── Input data

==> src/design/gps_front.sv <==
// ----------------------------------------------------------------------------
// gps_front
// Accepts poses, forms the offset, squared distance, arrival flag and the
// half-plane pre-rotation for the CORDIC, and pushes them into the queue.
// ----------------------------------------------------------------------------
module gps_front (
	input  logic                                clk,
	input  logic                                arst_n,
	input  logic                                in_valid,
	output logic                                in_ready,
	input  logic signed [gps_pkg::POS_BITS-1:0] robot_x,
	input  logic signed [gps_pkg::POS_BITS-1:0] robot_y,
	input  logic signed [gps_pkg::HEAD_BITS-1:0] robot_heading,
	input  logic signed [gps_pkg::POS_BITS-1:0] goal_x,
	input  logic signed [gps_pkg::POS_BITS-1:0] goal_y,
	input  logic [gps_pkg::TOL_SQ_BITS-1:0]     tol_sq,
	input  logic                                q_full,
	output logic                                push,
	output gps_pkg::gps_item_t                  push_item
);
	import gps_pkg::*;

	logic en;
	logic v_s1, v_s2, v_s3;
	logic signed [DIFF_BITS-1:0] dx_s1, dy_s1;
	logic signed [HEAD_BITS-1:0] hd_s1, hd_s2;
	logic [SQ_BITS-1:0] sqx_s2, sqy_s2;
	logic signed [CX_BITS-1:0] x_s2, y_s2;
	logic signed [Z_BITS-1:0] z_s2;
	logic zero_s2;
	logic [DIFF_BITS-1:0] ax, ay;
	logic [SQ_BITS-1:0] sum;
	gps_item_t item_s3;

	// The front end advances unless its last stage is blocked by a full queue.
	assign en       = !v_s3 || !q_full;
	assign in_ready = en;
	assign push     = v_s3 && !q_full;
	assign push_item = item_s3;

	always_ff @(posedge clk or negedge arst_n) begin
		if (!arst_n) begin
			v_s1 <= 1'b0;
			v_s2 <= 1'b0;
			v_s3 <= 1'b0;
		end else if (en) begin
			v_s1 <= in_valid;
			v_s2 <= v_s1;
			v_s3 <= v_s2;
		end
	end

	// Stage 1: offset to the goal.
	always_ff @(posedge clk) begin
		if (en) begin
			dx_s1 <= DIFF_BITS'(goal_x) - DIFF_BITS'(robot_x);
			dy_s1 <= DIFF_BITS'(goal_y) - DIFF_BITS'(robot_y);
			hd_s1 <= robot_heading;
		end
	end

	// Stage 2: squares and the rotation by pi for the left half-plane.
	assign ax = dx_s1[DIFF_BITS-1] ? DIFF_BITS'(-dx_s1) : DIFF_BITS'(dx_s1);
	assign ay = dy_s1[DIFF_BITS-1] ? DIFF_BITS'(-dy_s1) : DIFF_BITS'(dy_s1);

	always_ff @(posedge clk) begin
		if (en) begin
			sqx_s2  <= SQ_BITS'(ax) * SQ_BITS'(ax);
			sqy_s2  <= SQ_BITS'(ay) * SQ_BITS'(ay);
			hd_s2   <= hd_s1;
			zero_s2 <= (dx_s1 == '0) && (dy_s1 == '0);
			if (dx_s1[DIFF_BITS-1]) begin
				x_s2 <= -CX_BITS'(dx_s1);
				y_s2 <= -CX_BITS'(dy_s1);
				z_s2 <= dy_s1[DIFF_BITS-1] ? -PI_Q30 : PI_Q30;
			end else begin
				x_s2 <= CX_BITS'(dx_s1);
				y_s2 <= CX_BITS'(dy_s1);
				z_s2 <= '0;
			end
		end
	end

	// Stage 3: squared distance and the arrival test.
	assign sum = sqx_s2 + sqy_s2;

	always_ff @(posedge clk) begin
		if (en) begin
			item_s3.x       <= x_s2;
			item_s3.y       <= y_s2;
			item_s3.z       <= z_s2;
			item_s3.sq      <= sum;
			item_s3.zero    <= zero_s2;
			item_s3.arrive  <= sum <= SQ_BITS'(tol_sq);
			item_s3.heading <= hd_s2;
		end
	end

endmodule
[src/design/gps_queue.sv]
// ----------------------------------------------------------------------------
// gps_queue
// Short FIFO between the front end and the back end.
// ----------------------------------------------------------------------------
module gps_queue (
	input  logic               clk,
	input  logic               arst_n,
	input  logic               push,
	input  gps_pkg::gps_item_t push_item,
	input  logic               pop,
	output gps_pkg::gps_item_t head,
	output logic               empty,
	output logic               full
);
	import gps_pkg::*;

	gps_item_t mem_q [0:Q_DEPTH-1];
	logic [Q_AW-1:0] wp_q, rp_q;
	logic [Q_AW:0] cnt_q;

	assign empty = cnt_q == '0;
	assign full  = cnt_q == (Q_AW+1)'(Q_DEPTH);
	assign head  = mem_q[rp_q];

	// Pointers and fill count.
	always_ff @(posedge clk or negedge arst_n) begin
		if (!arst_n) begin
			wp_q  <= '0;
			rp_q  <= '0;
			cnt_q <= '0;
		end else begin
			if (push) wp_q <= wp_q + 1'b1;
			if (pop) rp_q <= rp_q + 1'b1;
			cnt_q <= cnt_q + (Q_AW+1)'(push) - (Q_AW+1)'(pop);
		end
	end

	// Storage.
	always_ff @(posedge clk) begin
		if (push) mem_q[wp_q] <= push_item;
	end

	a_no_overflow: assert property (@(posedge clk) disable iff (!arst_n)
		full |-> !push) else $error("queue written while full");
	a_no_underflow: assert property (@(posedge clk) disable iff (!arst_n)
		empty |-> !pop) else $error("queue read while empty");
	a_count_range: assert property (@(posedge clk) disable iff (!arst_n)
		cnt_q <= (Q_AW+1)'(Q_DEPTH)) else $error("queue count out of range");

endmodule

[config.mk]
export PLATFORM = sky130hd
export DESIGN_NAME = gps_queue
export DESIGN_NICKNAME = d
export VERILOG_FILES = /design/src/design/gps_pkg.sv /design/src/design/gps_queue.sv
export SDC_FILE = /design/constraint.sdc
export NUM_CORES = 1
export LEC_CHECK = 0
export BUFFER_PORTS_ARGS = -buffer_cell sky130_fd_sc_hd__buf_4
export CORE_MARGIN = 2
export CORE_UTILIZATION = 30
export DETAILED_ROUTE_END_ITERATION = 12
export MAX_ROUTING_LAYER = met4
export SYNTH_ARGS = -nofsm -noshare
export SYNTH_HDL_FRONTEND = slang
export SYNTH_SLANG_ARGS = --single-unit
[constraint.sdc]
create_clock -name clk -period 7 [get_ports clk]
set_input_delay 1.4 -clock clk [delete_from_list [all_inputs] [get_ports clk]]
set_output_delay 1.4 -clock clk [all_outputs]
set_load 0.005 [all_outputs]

────

> **Work to complete**: Lines holding the word "half" should be copied from the entries above.

> **Task solution**:
// half-plane pre-rotation for the CORDIC, and pushes them into the queue.
	// Stage 2: squares and the rotation by pi for the left half-plane.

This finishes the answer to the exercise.